TypeScriptの型定義から型ガードを自動生成する type-predicates-generator の紹介
TypeScript の型定義からユーザー定義型ガード(type predicate)とアサーション関数を自動生成するツールを作ったので紹介します!間違った実装を書いてしまう可能性があるユーザー定義型ガードを自動生成することで、安全かつ手軽にアプリケーションの型を守ることができます!
type predicate と問題点
API や JSON のパース等で外部からやってきた値に型付けをするときや型定義の存在しないライブラリを使用する時、型注釈や as をそのまま使ってしまうと想定していない値がきたときに気付くことができません
type Task = {
id: number
titile: string
description: string
}
const task: Task = JSON.parse("...") // any 型を返す関数に対して注釈を書く
task /* :task */ // 実際には any 以外の値でも Task 型についてしまう
型が実態と異なっているとアプリケーションの安全性の意味でも、開発体験の意味でも TypeScript によって得られる利点が減ってしまうので望ましくありません
こういうときに type predicate (v is <型>
) を使うことで、ユーザー定義の関数使って型ガードを行い、安全に型付けすることができます
function isTask(value: unknown): value is Task {
return (
typeof value === 'object' &&
value !== null &&
'id' in value &&
typeof value.id === 'number' &&
'title' in value &&
typeof value.title === 'string' &&
'description' in value &&
typeof value.description === 'string'
)
}
if (isTask(task)) {
// isTask が true を返したら、task は Task 型であることにする
task /* :Task */
}
これなら as や型注釈で型をつけるより安全ですが TypeScript はこの type predicate 関数の実装が正しいかについては一切面倒を見てくれません
極論ですが、const isTask = (v: unknown) v is Task => true
等のめちゃくちゃな実装でも特に怒られずに型を Task 型に絞り込んでしまいます
もちろんこんな実装を書くことはないと思いますが
- 書いた当時は正しい実装だったが
Task
型が変更されて isTask が不適切な実装になってしまうケース (プロパティの追加) - 単純に実装ミスをするケース (
isTask
を見ての通りオブジェクトのプロパティチェック等をちゃんと書くのは結構複雑で、他にも共用体型や配列の子要素チェックなどもあるので十分ミスが入り込める)

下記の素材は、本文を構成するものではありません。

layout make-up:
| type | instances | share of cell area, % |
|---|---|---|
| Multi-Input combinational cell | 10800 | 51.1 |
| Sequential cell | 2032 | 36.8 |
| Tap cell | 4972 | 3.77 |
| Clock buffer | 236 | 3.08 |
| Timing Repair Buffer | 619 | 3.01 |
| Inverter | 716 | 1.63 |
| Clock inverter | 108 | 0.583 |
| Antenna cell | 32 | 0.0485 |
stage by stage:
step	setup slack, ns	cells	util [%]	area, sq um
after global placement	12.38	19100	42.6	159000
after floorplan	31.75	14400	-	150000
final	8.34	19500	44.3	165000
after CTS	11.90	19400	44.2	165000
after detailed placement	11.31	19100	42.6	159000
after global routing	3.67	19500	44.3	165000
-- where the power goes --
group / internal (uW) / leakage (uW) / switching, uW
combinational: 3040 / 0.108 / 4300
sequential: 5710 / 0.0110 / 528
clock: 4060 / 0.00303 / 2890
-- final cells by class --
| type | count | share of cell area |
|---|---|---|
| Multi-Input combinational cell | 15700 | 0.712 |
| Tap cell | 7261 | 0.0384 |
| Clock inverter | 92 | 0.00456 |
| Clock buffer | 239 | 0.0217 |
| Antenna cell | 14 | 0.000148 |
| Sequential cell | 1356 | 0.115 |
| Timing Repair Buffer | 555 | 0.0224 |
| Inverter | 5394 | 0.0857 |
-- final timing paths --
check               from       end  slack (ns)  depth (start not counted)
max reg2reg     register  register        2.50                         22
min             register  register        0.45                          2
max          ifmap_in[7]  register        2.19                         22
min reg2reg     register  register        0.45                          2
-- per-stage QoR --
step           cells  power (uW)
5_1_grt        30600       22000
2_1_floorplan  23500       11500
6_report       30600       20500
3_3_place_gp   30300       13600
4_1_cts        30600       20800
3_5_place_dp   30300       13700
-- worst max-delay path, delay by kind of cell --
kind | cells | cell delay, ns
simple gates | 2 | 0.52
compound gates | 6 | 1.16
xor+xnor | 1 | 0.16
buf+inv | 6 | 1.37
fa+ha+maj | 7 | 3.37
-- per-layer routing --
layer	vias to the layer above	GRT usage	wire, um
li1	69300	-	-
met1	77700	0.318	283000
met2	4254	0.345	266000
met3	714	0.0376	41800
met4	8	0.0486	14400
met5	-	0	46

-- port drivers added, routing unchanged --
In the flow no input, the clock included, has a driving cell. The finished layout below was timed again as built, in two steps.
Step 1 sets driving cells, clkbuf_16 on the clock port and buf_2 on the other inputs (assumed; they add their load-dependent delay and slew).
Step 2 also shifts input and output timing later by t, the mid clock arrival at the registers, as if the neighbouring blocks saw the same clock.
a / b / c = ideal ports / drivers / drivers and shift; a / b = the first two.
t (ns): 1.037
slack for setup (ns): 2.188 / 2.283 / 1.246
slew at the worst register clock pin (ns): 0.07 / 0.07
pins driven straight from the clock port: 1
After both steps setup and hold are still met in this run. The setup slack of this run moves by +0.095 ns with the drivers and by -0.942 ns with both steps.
This is an optimization exercise on Yosys and OpenROAD, whose aim is small area, not a production implementation.
RTL that was checked went through simulation tests only; none was proved equivalent to the original.
Power and IR drop assume default switching activity.

before:
Design drvAd56x3, start of the top module:
module drvAd56x3
   #( parameter SIGN_A = "UNSIGNED",  
                SIGN_B = "UNSIGNED",
                DATA_WIDTH    = 14,   
                SCLK_DIVIDER  = 2,    
                SYNC_DURATION = 5)    
    (input logic                     clk,
     input logic                     reset,
     input  logic            [2 : 0] avsAdr,
     input  logic                    avsWr,
     input  logic           [15 : 0] avsWrData,
     input  logic                    avsRd,
     output logic           [15 : 0] avsRdData,
     input  logic                    asiValid0,
     input  logic [DATA_WIDTH-1 : 0] asiData0,
     output logic                    asiRdy0,
     input  logic                    asiValid1,
     input  logic [DATA_WIDTH-1 : 0] asiData1,
     output logic                    asiRdy1,
     output logic                    dacSync,
     output logic                    dacSclk,
     output logic                    dacDin);
==> module drvAd56x3_core, before the edit <==
module drvAd56x3_core
   #(parameter DATA_WIDTH = 14)
    (input  logic                    clk,
     input  logic                    reset,
     input  logic                    coreValid0,
     input  logic [DATA_WIDTH-1 : 0] coreData0,
     input  logic                    coreValid1,
     input  logic [DATA_WIDTH-1 : 0] coreData1,
     output logic                    coreRdy,
     output logic                    dacSync,
     output logic                    dacSclk,
     output logic                    dacDin);
    logic [5 : 0] phase;
    logic [4 : 0] bitCnt;
    logic         sclkSync;
    logic         channel;    
    logic         startData;
    logic         waitEnd;    
    logic [DATA_WIDTH-1 : 0] dataReg, dataBReg;
    logic         bitSel;
    assign bitCnt   = phase[5 : 1];
    assign sclkSync = phase[0];
    assign dacSclk  = ~sclkSync;
    assign dacSync  = bitCnt[4] & bitCnt[3];
    assign waitEnd  = (phase == 6'd57);
    assign coreRdy  = (bitCnt == 5'd28) & ~channel & ~startData;
    always_ff @(posedge clk, posedge reset)
    if (reset)
        phase <= 6'd48;
    else if (waitEnd)
        phase <= (channel | startData) ? 6'd0 : 6'd56;
    else
        phase <= phase + 1'd1;
    always_ff @(posedge clk) begin
        channel   <= ~reset & (channel ^ (phase == 6'd47));
        startData <= ~reset & ((coreValid0 & coreRdy) | (startData & ~sclkSync));
        dataBReg  <= ({DATA_WIDTH{~reset & coreValid1}} & coreData1) |
                     ({DATA_WIDTH{~reset & ~coreValid1}} & dataBReg);
    end
    always_ff @(posedge clk)
    if (coreValid0 & coreRdy)
        dataReg <= coreData0;
    else if (waitEnd & channel)
        dataReg <= dataBReg;
    always_comb
    begin
        if (bitCnt[4:3] == 2'b00)
            bitSel = channel & bitCnt[1] & bitCnt[0];
        else if (bitCnt[4:3] == 2'b01)
            bitSel = dataReg[13 - bitCnt[2:0]];
        else if (bitCnt[4:3] == 2'b10 && bitCnt[2:0] < 3'd6)
            bitSel = dataReg[5 - bitCnt[2:0]];
        else
            bitSel = 1'b0;
    end
    assign dacDin = bitSel;
endmodule
export LEC_CHECK = 0
export CAP_MARGIN = 0
export CORE_MARGIN = 2
export CORE_UTILIZATION = 40
export SLEW_MARGIN = 0
create_clock -name core_clock -period 10.0 [get_ports {clk}]
standard.sh (not shown) runs the stock make flow with config.mk's settings and CLKGATE_MAP_FILE= SYNTH_SCRIPT=/design/flow/synth_recipe.tcl, a recipe that flattens the netlist after the stock synthesis.
==> flow/flow/run.sh <==
#!/bin/bash
# Own layout flow. Synthesis is the standard synthesis with two changes to
# the combinational mapping only: ripple-carry adders (lcu_ripple.v) and an
# area-oriented ABC script. Layout is the standard ORFS flow with buf_1 port
# buffers and CTS without dummy loads. Each tool's output goes to its own log.
set -euo pipefail
W=$PWD
rm -rf "$W/synscripts"
cp -r "$FLOW_HOME/scripts" "$W/synscripts"
cp "$W/flow/abc_area.script" "$W/synscripts/abc_speed.script"
bash standard.sh SCRIPTS_DIR="$W/synscripts" \
  "SYNTH_OPERATIONS_ARGS=-extra-map $W/flow/lcu_ripple.v" \
  synth > "$W/synth.log" 2>&1
bash standard.sh \
  'BUFFER_PORTS_ARGS=-buffer_cell sky130_fd_sc_hd__buf_1' \
  'CTS_ARGS=-sink_clustering_enable -repair_clock_nets -buf_list sky130_fd_sc_hd__clkbuf_8 -dont_use_dummy_load' \
  finish > "$W/layout.log" 2>&1
==> flow/flow/abc_area.script <==
strash
ifraig
dc2
dch -f
amap -m -F 4 -A 8
topo
==> flow/flow/lcu_ripple.v <==
// ripple-carry lookahead unit: the carries of $alu are built as a chain
(* techmap_celltype = "$lcu" *)
module _80_lcu_ripple (P, G, CI, CO);
	parameter WIDTH = 2;
	(* force_downto *)
	input [WIDTH-1:0] P, G;
	input CI;
	(* force_downto *)
	output [WIDTH-1:0] CO;
	genvar i;
	generate
		for (i = 0; i < WIDTH; i = i + 1) begin : chain
			if (i == 0)
				assign CO[i] = G[i] | (P[i] & CI);
			else
				assign CO[i] = G[i] | (P[i] & CO[i-1]);
		end
	endgenerate
endmodule
In summary, before completed successfully, with a layout that passed the timing, design-rule and antenna checks.
Edits applied to the flow inputs when going from before to after:
-- flow/design.v --
<<< before, line 118
                     ({DATA_WIDTH{~reset & ~coreValid1}} & dataBReg);
    end
    always_ff @(posedge clk)
    if (coreValid0 & coreRdy)
        dataReg <= coreData0;
    else if (waitEnd & channel)
        dataReg <= dataBReg;
    always_comb
    begin
>>> after, line 118
                     ({DATA_WIDTH{~reset & ~coreValid1}} & dataBReg);
    end
    logic loadA, loadB;
    assign loadA = coreValid0 & coreRdy;
    assign loadB = waitEnd & channel;
    always_ff @(posedge clk)
        dataReg <= ({DATA_WIDTH{loadA}} & coreData0) | ({DATA_WIDTH{loadB}} & dataBReg) |
                   ({DATA_WIDTH{~loadA & ~loadB}} & dataReg);
    always_comb
    begin
--- outcome ---
- Between after and before, it is after whose clock share of power is higher, by 0.4 points.
- Compared with before, in after area taken by flip-flops and latches shows a reduction of about 4%, area share of fa/ha/maj cells after synthesis shows no meaningful change, die area saw a decrease, power drawn by the clock network has remained practically unchanged.
- Delta (after minus before): proportion of power drawn by flip-flops and latches climbed 0.2 points, fraction of the mapped netlist area in compound gates climbed 0.89 points.
- after improves on before in power.
- Going from before to after, the post-route fraction of the period consumed by the critical path was found to have gone down by 4.4 points.
- Route | after vs before | wire longer in after
- after: area used by multi-input combinational logic about 3.4% above before
- On sequential cell count, after and before are basically level.
- The final area of after and that of before are within noise of each other.
- For after, the most common library cell in the layout ignoring fill and taps was sky130_fd_sc_hd__dfxtp_1, unlike before, where it was sky130_fd_sc_hd__clkinv_1.
- Cmp after and before / cell total after placement / higher: after
For after, only the layout was checked, not whether the RTL still works.

separate check: timing with driven ports:
Ports are ideal in the flow. The routed layouts listed here were re-timed in OpenROAD.
Step 1: set_driving_cell puts a clkbuf_16 on clk and a buf_2 on each other input, an assumption about the parent block.
Step 2, shift: input delay + t, output delay - t, t = (earliest + latest rising clock arrival at the registers) / 2. This alone moves slack from input paths to output paths.
Three values: ideal ports, drivers, drivers and shift; two values: the first two.
| run | shift t [ns] | setup WS [ns] | hold slack, ns | clock arrival spread, ns | pins driven straight from the clock port |
|---|---|---|---|---|---|
| before | 0.479 | 2.386 / 2.386 / 2.386 | 0.468 / 0.468 / 0.468 | 0.026 / 0.026 | 1 |
| after | 0.477 | 2.826 / 2.826 / 2.826 | 0.467 / 0.467 / 0.467 | 0.022 / 0.022 | 1 |
After both steps setup and hold are still met in every run listed.
Source: an optimization exercise on an open RTL-to-GDS flow (aim: a short achievable clock period and few clock cycles). Production flows keep margins and buffers that such runs may drop.
Only simulation tests tie the RTL to the original design; equivalence was not proved.
Power figures rest on the tool's default switching activity, not on a simulated workload.

==> flow/design.v <==
module ks_add #(parameter W = 32, parameter L = 5) (a, b, cin, s, cout);
  input  [W-1:0] a, b;
  input          cin;
  output [W-1:0] s;
  output         cout;
  wire [W-1:0] p  = a ^ b;
  wire [W-1:0] g0 = a & b;
  wire [(L+1)*W-1:0] gg, pp;
  assign gg[W-1:0] = {g0[W-1:1], g0[0] | (p[0] & cin)};
  assign pp[W-1:0] = p;
  genvar l, i;
  generate
    for (l = 0; l < L; l = l + 1) begin : lvl
      for (i = 0; i < W; i = i + 1) begin : col
        if (i >= (1 << l)) begin : comb
          assign gg[(l+1)*W + i] = gg[l*W + i] | (pp[l*W + i] & gg[l*W + i - (1 << l)]);
          assign pp[(l+1)*W + i] = pp[l*W + i] & pp[l*W + i - (1 << l)];
        end else begin : pass
          assign gg[(l+1)*W + i] = gg[l*W + i];
          assign pp[(l+1)*W + i] = pp[l*W + i];
        end
      end
    end
  endgenerate
  wire [W:0] c = {gg[L*W +: W], cin};
  assign s = p ^ c[W-1:0];
  assign cout = c[W];
endmodule
module mux2w #(parameter W = 32) (s, a, b, y);
  input          s;
  input  [W-1:0] a, b;
  output [W-1:0] y;
  assign y = s ? b : a;
endmodule
module dec5 (a, y);
  input  [4:0]  a;
  output [31:1] y;
  genvar k;
  generate
    for (k = 1; k < 32; k = k + 1) begin : d
      assign y[k] = (a == k);
    end
  endgenerate
endmodule
module cpu (rst, clk, addr, instruction,
            dmem_addr, dmem_wdata, dmem_write, dmem_read, dmem_readdata);
  input rst, clk;
  output reg [31:0] addr;
  input  [31:0] instruction;
  output [31:0] dmem_addr;
  output [31:0] dmem_wdata;
  output dmem_write, dmem_read;
  input  [31:0] dmem_readdata;
  reg [31:0] rf [1:31];
  reg [31:0] e_a, e_b, e_st;
  reg        e_fa, e_fb, e_fs;
  reg        e_add, e_sub, e_and, e_or, e_sltu;
  reg        e_beq, e_pt, e_again;
  reg [31:0] e_pc;
  reg [15:0] e_off;
  reg [4:0]  e_dst;
  reg        e_we, e_rd, e_wr;
  reg [31:0] m_res, m_st;
  reg        m_we, m_rd, m_wr, m_ldw;
  reg [4:0]  m_dst;
  assign dmem_addr  = m_res;
  assign dmem_wdata = m_st;
  assign dmem_write = m_we;
  assign dmem_read  = m_rd;
  wire [31:0] ea = e_fa ? m_res : e_a;
  wire [31:0] eb = e_fb ? m_res : e_b;
  wire [31:0] es = e_fs ? m_res : e_st;
  wire [31:0] s00, s10, s01, d00, d10, d01;
  wire        sc00, sc10, sc01, dc00, dc10, dc01;
  ks_add #(32) add00 (.a(e_a),   .b(e_b),    .cin(1'b0), .s(s00), .cout(sc00));
  ks_add #(32) add10 (.a(m_res), .b(e_b),    .cin(1'b0), .s(s10), .cout(sc10));
  ks_add #(32) add01 (.a(e_a),   .b(m_res),  .cin(1'b0), .s(s01), .cout(sc01));
  ks_add #(32) sub00 (.a(e_a),   .b(~e_b),   .cin(1'b1), .s(d00), .cout(dc00));
  ks_add #(32) sub10 (.a(m_res), .b(~e_b),   .cin(1'b1), .s(d10), .cout(dc10));
  ks_add #(32) sub01 (.a(e_a),   .b(~m_res), .cin(1'b1), .s(d01), .cout(dc01));
  wire [31:0] e_sum = e_fa ? (e_fb ? {m_res[30:0], 1'b0} : s10) : (e_fb ? s01 : s00);
  wire [31:0] e_dif = e_fa ? (e_fb ? 32'd0 : d10) : (e_fb ? d01 : d00);
  wire        e_dc  = e_fa ? (e_fb ? 1'b1 : dc10) : (e_fb ? dc01 : dc00);
  wire [31:0] e_res = ({32{e_add}}  & e_sum)
                    | ({32{e_sub}}  & e_dif)
                    | ({32{e_and}}  & (ea & eb))
                    | ({32{e_or}}   & (ea | eb))
                    | {31'd0, e_sltu & ~e_dc};
  wire e_eq00 = (e_a == e_b);
  wire e_eq10 = (m_res == e_b);
  wire e_eq01 = (e_a == m_res);
  wire e_eq = e_fa ? (e_fb ? 1'b1 : e_eq10) : (e_fb ? e_eq01 : e_eq00);
  wire [31:0] e_pc4 = e_pc + 32'd4;
  wire [29:0] e_tgt;
  wire        e_tc;
  ks_add #(30) add_t (.a(e_pc[31:2]), .b({{14{e_off[15]}}, e_off}), .cin(1'b1), .s(e_tgt), .cout(e_tc));
  wire [31:0] e_alt = e_again ? e_pc : e_pt ? e_pc4 : {e_tgt, 2'b00};
  wire e_mis = (e_beq & (e_eq ^ e_pt)) | e_again;
  wire [5:0]  f_op  = instruction[31:26];
  wire [4:0]  f_rs  = instruction[25:21];
  wire [4:0]  f_rt  = instruction[20:16];
  wire [4:0]  f_rdf = instruction[15:11];
  wire [5:0]  f_fn  = instruction[5:0];
  wire [15:0] f_im  = instruction[15:0];
  wire [31:0] f_imm = {{16{f_im[15]}}, f_im};
  wire f_isR    = (f_op == 6'h00);
  wire f_isAddi = (f_op == 6'h08);
  wire f_isLw   = (f_op == 6'h23);
  wire f_isSw   = (f_op == 6'h2b);
  wire f_isBeq  = (f_op == 6'h04);
  wire f_isJal  = (f_op == 6'h03);
  wire f_isJ    = (f_op[5:1] == 5'b00001);
  wire f_useRs = f_isR | f_isAddi | f_isLw | f_isSw | f_isBeq;
  wire f_useRt = f_isR | f_isSw | f_isBeq;
  wire [31:0] rf_rs, rf_rt;
  genvar g;
  generate
    for (g = 0; g < 4; g = g + 1) begin : slice
      wire [31:1] rs1h, rt1h;
      dec5 dec_rs (.a(f_rs), .y(rs1h));
      dec5 dec_rt (.a(f_rt), .y(rt1h));
      reg [7:0] vs, vt;
      integer k;
      always @(*) begin
        vs = 8'd0;
        vt = 8'd0;
        for (k = 1; k < 32; k = k + 1) begin
          vs = vs | ({8{rs1h[k]}} & rf[k][8*g +: 8]);
          vt = vt | ({8{rt1h[k]}} & rf[k][8*g +: 8]);
        end
      end
      assign rf_rs[8*g +: 8] = vs;
      assign rf_rt[8*g +: 8] = vt;
    end
  endgenerate
  wire [31:0] m_wdata = m_ldw ? dmem_readdata : m_res;
  wire m_any = m_wr | m_ldw;
  wire [31:0] f_rsv = (m_any && m_dst == f_rs) ? m_wdata : rf_rs;
  wire [31:0] f_rtv = (m_any && m_dst == f_rt) ? m_wdata : rf_rt;
  wire f_fwa = e_wr && (e_dst == f_rs);
  wire f_fwt = e_wr && (e_dst == f_rt);
  wire f_again = e_rd && ((f_useRs && e_dst == f_rs) || (f_useRt && e_dst == f_rt));
  wire [31:0] f_pc4 = addr + 32'd4;
  wire [31:0] f_jt  = {f_pc4[31:28], instruction[25:0], 2'b00};
  wire [7:0]  f_lo;
  wire        f_lc;
  ks_add #(8) add_f (.a(addr[9:2]), .b(f_im[7:0]), .cin(1'b1), .s(f_lo), .cout(f_lc));
  wire [21:0] f_hi  = addr[31:10];
  wire [21:0] f_hip = f_hi + 22'd1;
  wire [21:0] f_him = f_hi - 22'd1;
  wire f_near = (f_im[15:7] == 9'h000) || (f_im[15:7] == 9'h1ff);
  wire f_pt = f_isBeq && ((f_rs == f_rt) || f_im[15]) && f_near;
  wire [4:0] f_dst = f_isR ? f_rdf : f_isJal ? 5'd31 : f_rt;
  wire f_wr  = (f_isR | f_isAddi | f_isJal) && (f_dst != 5'd0);
  wire f_ldw = f_isLw && (f_dst != 5'd0);
  wire f_kill = rst || e_mis;
  wire [31:0] f_early = rst ? 32'd0 : e_mis ? e_alt : f_pc4;
  wire        f_take  = !f_kill && (f_isJ || f_pt);
  wire [7:0]  f_llo   = f_isJ ? instruction[7:0] : f_lo;
  wire [21:0] f_jhi   = {f_pc4[31:28], instruction[25:8]};
  wire [21:0] f_l0    = f_isJ ? f_jhi : (f_im[15] ? f_him : f_hi);
  wire [21:0] f_l1    = f_isJ ? f_jhi : (f_im[15] ? f_hi : f_hip);
  wire [21:0] f_lhi;
  wire [31:0] f_next;
  mux2w #(22) mux_c (.s(f_lc),   .a(f_l0),    .b(f_l1),                  .y(f_lhi));
  mux2w #(32) mux_t (.s(f_take), .a(f_early), .b({f_lhi, f_llo, 2'b00}), .y(f_next));
  always @(posedge clk)
    addr <= f_next;
  always @(posedge clk) begin
    e_a   <= f_isJal ? 32'd0 : f_rsv;
    e_fa  <= f_fwa && !f_isJal;
    e_b   <= f_isJal ? f_pc4 : (f_isR || f_isBeq) ? f_rtv : f_imm;
    e_fb  <= f_fwt && (f_isR || f_isBeq);
    e_st  <= f_rtv;
    e_fs  <= f_fwt;
    e_add <= f_isAddi | f_isLw | f_isSw | f_isJal | (f_isR && f_fn == 6'h20);
    e_sub <= f_isR && f_fn == 6'h22;
    e_and <= f_isR && f_fn == 6'h24;
    e_or  <= f_isR && f_fn == 6'h25;
    e_sltu <= f_isR && f_fn == 6'h2b;
    e_pt  <= f_pt;
    e_pc  <= addr;
    e_off <= f_im;
    e_dst <= f_dst;
    if (f_kill || f_again) begin
      e_beq <= 1'b0;
      e_we  <= 1'b0;
      e_rd  <= 1'b0;
      e_wr  <= 1'b0;
    end else begin
      e_beq <= f_isBeq;
      e_we  <= f_isSw;
      e_rd  <= f_ldw;
      e_wr  <= f_wr;
    end
    e_again <= !f_kill && f_again;
  end
  always @(posedge clk) begin
    m_res <= e_res;
    m_st  <= es;
    m_dst <= e_dst;
    if (rst) begin
      m_we  <= 1'b0;
      m_rd  <= 1'b0;
      m_wr  <= 1'b0;
      m_ldw <= 1'b0;
    end else begin
      m_we  <= e_we;
      m_rd  <= e_rd;
      m_wr  <= e_wr;
      m_ldw <= e_rd;
    end
  end
  integer i;
  always @(posedge clk) begin
    for (i = 1; i < 32; i = i + 1) begin
      if (rst)
        rf[i] <= i;
      else if (m_any && m_dst == i)
        rf[i] <= m_wdata;
    end
  end
endmodule
export LEC_CHECK = 0
export ABC_CLOCK_PERIOD_IN_PS = 1500
export CAP_MARGIN = 20
export CORE_MARGIN = 2
export CORE_UTILIZATION = 35
export PLACE_DENSITY = 0.45
export SLEW_MARGIN = 20
export SYNTH_HIERARCHICAL = 1
export TNS_END_PERCENT = 0
create_clock -name core_clock -period 10.0 [get_ports {clk}]
standard.sh (not shown) runs the stock make flow with config.mk's settings and CLKGATE_MAP_FILE= SYNTH_SCRIPT=/design/flow/synth_recipe.tcl, a recipe that flattens the netlist after the stock synthesis.
==> flow/flow/run.sh <==
#!/bin/bash
set -euo pipefail
export SETUP_SLACK_MARGIN=6.8
bash standard.sh > standard.log 2>&1
The first run ran to the end with violations: capacitance limit, slew limit.
Testbench counts at the start, summed over its fixed seeds: cycles 93,515.
Change:
--- a/flow/config.mk
+++ b/flow/config.mk
@@ -10,4 +10,4 @@
 export CORE_MARGIN = 2
-export CORE_UTILIZATION = 35
-export PLACE_DENSITY = 0.45
+export CORE_UTILIZATION = 30
+export PLACE_DENSITY = 0.35
 export SLEW_MARGIN = 20
The new run completed with no timing, DRC or antenna violations.
Register-to-register slack gets better by 0.27 ns.
Clock skew is about the same.
Wire length is higher by 4.5%.
Clock-buffer cell count grows by 8.
Sequential power is about the same.
Via count falls by about 1.2%.
Cell area increases by about 2%.
Worst setup slack gains 0.13 ns.

static timing again, ports no longer ideal:
How much do the figures lean on ideal ports? The routed layouts below were timed once more, with nothing changed but the port constraints. Step 1 assumes that a clkbuf_16 drives the clock port and a buf_2 every other input. Step 2 adds t to the input delays and takes it off the output delays; t is the mean of the earliest and latest rising clock arrival at the registers after step 1. Input paths then give back, and output paths get back, about the clock's delay inside the block. a / b / c = no drivers / after step 1 / after step 2; a / b = the first two.
run | t, ns | setup slack, ns | worst setup path at the end | latest minus earliest clock arrival (ns) | slew at the worst register clock pin (ns)
the first run | 0.922 | 5.903 / 5.903 / 5.118 | input to register | 0.045 / 0.045 | 0.07 / 0.07
the second run | 0.919 | 6.031 / 6.098 / 5.179 | input to register | 0.053 / 0.052 | 0.07 / 0.07
The setup slack of the second run, which loses most, moves by +0.067 ns with the drivers and by -0.852 ns with both steps.
From an optimization exercise on the open Yosys and OpenROAD flow, aimed at small area, a short achievable clock period and few clock cycles per item; shortcuts taken in it are not production practice. Function not checked in this run: the RTL went through the layout flow alone. Power figures rest on the tool's default switching activity, not on a simulated workload.

<file path="flow/run.sh">
#!/bin/bash
# synth_recipe.tcl (not shown) runs the flow's synth.tcl, then flattens the netlist and writes it again
# the make line also repeats each setting of config.mk as NAME=value (left out here)
make -C /OpenROAD-flow-scripts/flow DESIGN_CONFIG=/design/flow/config.mk WORK_HOME=/design/flow/orfs CLKGATE_MAP_FILE= SYNTH_SCRIPT=/design/flow/synth_recipe.tcl finish
</file>
<file path="flow/config.mk">
export PLATFORM = sky130hd
export DESIGN_NAME = alu
export DESIGN_NICKNAME = alu
export VERILOG_FILES = /design/flow/design.v
export SDC_FILE = /design/flow/constraint.sdc
export NUM_CORES = 4
export LEC_CHECK = 0
export CAP_MARGIN = 20
export CORE_MARGIN = 2
export CORE_UTILIZATION = 40
export SLEW_MARGIN = 20
</file>
<file path="flow/constraint.sdc">
create_clock -name core_clock -period 14.0 [get_ports {clk}]
set_input_delay 2.8000 -clock core_clock [delete_from_list [all_inputs] [get_ports {clk}]]
set_output_delay 2.8000 -clock core_clock [all_outputs]
set_load 0.01 [all_outputs]
</file>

等によって不適切なランタイムチェック関数が入ることもあります
また、いちいち type predicate を型ごとに書くのは大変なので、心理的にも type predicate 自体を書かずに型注釈や as
で妥協してしまうことも多いと思います
type-predicates-generator の紹介
type-predicates-generator では型定義から、type predicate 関数を自動生成することでこれらの問題を解決します
npm からインストールできます
$ yarn add -D type-predicates-generator # or npm
type-predicates-generator
コマンドに適切なオプションを渡すことで type predicate 関数が自動生成されます
$ yarn run type-predicates-generator -f 'path/to/types/**/*.ts' -o './type-predicates.ts'
path/to/types/**/*.ts
にマッチするファイル内から export されている型宣言(type alias と interface) から predicates 関数を自動生成し、type-predicates.ts
に書き出されます
試しに上の例で使用した Task
型を対象に type-predicates-generator を走らせると、以下のように自動生成されます
import type { Task } from "path/to/your-type-declare"
const isNumber = (value: unknown): value is number => typeof value === "number"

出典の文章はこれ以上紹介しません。